• _WHAT YOU WILL DO_: For each line below that holds the word "worst", make a copy.

Segment Start: RECORD EXTRACTS

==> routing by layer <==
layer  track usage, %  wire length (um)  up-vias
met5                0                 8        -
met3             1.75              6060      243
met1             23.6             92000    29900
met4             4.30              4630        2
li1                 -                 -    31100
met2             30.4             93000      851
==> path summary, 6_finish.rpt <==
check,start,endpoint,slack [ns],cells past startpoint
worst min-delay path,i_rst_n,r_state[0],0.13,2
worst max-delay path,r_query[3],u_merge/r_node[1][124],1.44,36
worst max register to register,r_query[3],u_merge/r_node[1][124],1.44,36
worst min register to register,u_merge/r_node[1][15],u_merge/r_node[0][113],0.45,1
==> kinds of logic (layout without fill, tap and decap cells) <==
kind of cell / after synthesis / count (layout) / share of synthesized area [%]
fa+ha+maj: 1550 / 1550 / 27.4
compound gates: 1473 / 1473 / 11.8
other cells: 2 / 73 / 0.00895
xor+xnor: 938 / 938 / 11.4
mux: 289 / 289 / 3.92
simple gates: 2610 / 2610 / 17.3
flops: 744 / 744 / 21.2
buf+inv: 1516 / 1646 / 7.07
<file path="config.mk">
export PLATFORM = sky130hd
export DESIGN_NAME = pbr_cell
export DESIGN_NICKNAME = d
export VERILOG_FILES = /design/src/rtl/pe_base_relocation_patcher_defines.svh /design/src/rtl/pbr_pkg.sv /design/src/rtl/pbr_cell.sv
export SDC_FILE = /design/constraint.sdc
export NUM_CORES = 1
export LEC_CHECK = 0
export BUFFER_PORTS_ARGS = -buffer_cell sky130_fd_sc_hd__buf_4
export CAP_MARGIN = 0
export CORE_ASPECT_RATIO = 1.2
export CORE_MARGIN = 4
export CORE_UTILIZATION = 56
export CTS_CLUSTER_SIZE = 30
export DETAILED_ROUTE_END_ITERATION = 10
export PLACE_DENSITY = 0.82
export SLEW_MARGIN = 20
export SYNTH_ARGS = -nofsm -noshare
export SYNTH_HDL_FRONTEND = slang
export SYNTH_SLANG_ARGS = --single-unit
</file>
<file path="constraint.sdc">
create_clock -name clk_i -period 3.54 [get_ports clk_i]
set_input_delay 1.062 -clock clk_i [delete_from_list [all_inputs] [get_ports clk_i]]
set_output_delay 1.062 -clock clk_i [all_outputs]
set_load 0.02 [all_outputs]
</file>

Segment End: RECORD EXTRACTS

• _ANSWER SPACE_:
worst min-delay path,i_rst_n,r_state[0],0.13,2
worst max-delay path,r_query[3],u_merge/r_node[1][124],1.44,36
worst max register to register,r_query[3],u_merge/r_node[1][124],1.44,36
worst min register to register,u_merge/r_node[1][15],u_merge/r_node[0][113],0.45,1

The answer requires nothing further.